**YOUR OBJECTIVE:**
Where a line contains the word "StIdle", copy that line from the records below.
____________________
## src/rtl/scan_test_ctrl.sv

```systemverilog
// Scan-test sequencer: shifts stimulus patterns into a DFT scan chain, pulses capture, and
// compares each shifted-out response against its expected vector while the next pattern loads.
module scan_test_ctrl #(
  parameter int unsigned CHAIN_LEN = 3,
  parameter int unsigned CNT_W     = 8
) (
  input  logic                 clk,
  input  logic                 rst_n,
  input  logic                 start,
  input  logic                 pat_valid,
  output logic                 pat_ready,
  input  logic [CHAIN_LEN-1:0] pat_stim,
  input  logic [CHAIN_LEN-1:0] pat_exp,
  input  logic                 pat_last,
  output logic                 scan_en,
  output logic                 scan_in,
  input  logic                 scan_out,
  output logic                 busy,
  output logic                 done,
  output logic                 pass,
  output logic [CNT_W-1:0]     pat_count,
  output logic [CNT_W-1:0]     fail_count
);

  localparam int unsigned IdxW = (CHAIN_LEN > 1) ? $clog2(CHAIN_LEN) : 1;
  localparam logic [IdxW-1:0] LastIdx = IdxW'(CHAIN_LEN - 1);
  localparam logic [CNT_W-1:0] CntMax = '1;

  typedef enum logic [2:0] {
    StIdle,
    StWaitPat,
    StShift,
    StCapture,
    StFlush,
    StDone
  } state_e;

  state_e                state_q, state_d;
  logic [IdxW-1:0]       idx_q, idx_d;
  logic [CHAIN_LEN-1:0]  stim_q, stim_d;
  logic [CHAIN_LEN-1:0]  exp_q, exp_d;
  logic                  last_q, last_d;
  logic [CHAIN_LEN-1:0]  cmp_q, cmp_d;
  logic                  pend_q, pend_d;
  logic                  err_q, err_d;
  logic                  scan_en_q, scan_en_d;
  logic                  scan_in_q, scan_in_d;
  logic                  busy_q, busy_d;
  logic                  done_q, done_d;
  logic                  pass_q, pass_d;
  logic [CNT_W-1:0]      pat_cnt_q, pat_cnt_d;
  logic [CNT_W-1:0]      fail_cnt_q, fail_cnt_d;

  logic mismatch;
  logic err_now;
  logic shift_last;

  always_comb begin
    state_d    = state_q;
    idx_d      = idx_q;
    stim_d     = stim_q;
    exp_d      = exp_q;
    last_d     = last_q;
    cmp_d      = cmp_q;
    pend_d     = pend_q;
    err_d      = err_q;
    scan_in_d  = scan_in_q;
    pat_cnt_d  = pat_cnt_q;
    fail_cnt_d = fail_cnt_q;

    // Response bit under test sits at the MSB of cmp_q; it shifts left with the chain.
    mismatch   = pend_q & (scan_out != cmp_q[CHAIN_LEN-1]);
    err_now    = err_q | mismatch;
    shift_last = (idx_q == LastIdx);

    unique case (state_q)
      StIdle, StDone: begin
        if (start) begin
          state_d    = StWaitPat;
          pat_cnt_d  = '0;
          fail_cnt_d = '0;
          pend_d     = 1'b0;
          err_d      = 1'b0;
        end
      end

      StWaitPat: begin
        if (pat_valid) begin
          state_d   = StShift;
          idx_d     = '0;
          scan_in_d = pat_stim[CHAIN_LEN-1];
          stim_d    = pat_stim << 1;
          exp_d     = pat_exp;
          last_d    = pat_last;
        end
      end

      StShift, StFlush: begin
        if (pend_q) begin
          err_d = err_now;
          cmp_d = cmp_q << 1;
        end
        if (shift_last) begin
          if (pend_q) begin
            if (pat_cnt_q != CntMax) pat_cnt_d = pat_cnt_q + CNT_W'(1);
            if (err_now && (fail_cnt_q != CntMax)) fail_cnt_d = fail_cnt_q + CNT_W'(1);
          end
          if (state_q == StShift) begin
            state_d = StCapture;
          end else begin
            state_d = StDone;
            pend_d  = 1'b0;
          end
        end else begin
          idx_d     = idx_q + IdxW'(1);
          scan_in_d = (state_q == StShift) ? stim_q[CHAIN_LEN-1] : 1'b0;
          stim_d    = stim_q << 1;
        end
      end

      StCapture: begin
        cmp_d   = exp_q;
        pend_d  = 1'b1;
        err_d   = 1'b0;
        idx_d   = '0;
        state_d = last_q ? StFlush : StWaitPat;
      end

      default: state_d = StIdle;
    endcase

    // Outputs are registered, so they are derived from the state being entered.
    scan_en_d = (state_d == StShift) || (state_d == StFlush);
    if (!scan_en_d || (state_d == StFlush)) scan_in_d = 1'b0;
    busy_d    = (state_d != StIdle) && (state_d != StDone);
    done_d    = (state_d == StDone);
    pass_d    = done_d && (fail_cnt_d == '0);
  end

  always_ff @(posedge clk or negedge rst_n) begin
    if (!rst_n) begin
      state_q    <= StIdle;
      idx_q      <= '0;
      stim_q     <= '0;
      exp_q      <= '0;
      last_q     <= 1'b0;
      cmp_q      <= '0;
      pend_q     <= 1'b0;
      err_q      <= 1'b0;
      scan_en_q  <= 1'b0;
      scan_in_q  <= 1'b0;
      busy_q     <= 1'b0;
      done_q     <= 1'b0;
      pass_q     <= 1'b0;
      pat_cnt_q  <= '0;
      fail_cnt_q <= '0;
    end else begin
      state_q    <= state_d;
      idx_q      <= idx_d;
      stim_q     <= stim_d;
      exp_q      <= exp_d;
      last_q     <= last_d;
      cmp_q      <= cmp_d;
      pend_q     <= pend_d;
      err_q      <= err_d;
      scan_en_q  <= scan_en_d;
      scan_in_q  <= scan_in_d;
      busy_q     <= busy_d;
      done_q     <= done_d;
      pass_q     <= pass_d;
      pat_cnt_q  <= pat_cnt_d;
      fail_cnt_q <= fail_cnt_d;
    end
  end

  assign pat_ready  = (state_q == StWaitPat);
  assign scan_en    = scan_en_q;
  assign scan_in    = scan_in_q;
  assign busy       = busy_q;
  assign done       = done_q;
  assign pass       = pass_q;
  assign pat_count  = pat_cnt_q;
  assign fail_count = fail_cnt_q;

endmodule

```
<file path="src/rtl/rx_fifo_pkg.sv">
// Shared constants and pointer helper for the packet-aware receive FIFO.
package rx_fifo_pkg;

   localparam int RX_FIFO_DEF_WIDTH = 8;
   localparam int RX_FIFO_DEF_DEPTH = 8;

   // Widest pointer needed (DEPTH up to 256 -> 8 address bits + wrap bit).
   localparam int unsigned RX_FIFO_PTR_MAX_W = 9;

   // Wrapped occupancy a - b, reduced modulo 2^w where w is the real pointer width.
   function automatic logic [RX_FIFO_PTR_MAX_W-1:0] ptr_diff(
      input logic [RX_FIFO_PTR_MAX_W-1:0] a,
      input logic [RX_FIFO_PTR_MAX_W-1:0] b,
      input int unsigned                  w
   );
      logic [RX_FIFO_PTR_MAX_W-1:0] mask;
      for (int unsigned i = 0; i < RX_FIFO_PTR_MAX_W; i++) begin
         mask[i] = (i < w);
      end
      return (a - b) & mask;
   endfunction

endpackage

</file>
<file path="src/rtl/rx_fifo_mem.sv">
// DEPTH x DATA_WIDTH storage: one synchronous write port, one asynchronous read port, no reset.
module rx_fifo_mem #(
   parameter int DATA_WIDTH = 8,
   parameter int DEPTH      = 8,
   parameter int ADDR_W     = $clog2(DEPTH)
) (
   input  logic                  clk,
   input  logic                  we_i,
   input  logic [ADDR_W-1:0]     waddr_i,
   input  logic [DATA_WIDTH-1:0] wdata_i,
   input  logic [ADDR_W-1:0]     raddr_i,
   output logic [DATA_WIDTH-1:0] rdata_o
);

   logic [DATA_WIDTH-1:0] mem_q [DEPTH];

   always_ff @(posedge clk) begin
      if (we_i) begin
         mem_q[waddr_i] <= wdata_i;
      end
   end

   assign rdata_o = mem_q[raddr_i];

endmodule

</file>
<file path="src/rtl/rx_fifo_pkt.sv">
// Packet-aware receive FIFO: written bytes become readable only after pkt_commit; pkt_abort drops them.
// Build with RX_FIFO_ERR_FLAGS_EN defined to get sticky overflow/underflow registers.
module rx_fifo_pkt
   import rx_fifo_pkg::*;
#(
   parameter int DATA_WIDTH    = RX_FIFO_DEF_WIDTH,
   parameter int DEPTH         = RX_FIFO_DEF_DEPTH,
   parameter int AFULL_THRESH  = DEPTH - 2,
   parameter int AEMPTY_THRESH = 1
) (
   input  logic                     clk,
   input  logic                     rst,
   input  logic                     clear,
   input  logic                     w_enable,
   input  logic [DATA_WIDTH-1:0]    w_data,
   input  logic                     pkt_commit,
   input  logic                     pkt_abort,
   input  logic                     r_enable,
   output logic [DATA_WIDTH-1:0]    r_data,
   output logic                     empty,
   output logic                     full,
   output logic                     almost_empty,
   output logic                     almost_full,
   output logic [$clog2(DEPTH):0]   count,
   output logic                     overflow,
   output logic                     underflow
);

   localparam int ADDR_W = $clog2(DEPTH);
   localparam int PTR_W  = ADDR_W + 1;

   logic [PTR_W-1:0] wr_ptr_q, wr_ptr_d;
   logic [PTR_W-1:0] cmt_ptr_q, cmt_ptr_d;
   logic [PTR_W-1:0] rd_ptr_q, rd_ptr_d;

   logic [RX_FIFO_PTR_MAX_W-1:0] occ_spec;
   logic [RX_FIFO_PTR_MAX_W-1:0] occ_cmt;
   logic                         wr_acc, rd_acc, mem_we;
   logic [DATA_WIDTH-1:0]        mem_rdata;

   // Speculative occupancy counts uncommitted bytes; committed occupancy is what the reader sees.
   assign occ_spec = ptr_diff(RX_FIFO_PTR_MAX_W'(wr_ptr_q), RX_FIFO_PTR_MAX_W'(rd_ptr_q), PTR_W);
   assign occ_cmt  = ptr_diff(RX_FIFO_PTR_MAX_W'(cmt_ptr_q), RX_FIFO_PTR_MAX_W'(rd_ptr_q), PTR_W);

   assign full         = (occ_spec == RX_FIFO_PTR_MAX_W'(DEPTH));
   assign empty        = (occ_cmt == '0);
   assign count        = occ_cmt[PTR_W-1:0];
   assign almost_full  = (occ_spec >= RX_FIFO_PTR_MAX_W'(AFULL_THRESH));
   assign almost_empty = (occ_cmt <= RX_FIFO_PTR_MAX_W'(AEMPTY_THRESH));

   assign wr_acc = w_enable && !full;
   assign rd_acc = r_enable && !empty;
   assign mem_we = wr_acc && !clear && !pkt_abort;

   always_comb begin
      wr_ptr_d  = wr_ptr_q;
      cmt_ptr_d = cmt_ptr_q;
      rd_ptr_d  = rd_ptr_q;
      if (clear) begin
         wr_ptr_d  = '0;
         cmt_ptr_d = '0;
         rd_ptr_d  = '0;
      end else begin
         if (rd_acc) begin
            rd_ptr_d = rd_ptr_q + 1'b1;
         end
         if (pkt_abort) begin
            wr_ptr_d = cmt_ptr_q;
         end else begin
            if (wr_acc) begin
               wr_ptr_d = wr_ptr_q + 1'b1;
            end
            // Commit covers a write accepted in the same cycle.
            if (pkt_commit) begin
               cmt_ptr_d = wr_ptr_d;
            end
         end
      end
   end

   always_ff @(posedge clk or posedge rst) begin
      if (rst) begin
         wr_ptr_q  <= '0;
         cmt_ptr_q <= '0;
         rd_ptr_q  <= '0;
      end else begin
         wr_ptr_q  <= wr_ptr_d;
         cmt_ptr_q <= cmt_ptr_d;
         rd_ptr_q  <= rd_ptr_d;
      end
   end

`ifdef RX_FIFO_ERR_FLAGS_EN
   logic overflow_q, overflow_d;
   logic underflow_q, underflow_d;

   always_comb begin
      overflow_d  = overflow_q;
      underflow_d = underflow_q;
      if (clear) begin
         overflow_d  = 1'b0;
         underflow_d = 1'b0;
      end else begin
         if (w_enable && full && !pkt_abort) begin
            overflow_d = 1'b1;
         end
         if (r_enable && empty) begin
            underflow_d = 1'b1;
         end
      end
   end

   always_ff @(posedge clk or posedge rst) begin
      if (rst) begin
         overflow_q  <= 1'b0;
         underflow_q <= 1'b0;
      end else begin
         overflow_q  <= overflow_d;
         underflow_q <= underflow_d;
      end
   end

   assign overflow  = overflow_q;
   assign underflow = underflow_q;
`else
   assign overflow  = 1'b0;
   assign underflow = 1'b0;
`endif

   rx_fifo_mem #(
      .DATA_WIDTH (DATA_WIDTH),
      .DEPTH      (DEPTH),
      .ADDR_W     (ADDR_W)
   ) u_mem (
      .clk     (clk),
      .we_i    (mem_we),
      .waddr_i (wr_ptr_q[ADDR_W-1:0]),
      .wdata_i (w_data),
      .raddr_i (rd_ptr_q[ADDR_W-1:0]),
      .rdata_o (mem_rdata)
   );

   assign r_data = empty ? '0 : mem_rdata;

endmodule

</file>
____________________
**ANSWER TO THE EXERCISE:**
    StIdle,
      StIdle, StDone: begin
      default: state_d = StIdle;
    busy_d    = (state_d != StIdle) && (state_d != StDone);
      state_q    <= StIdle;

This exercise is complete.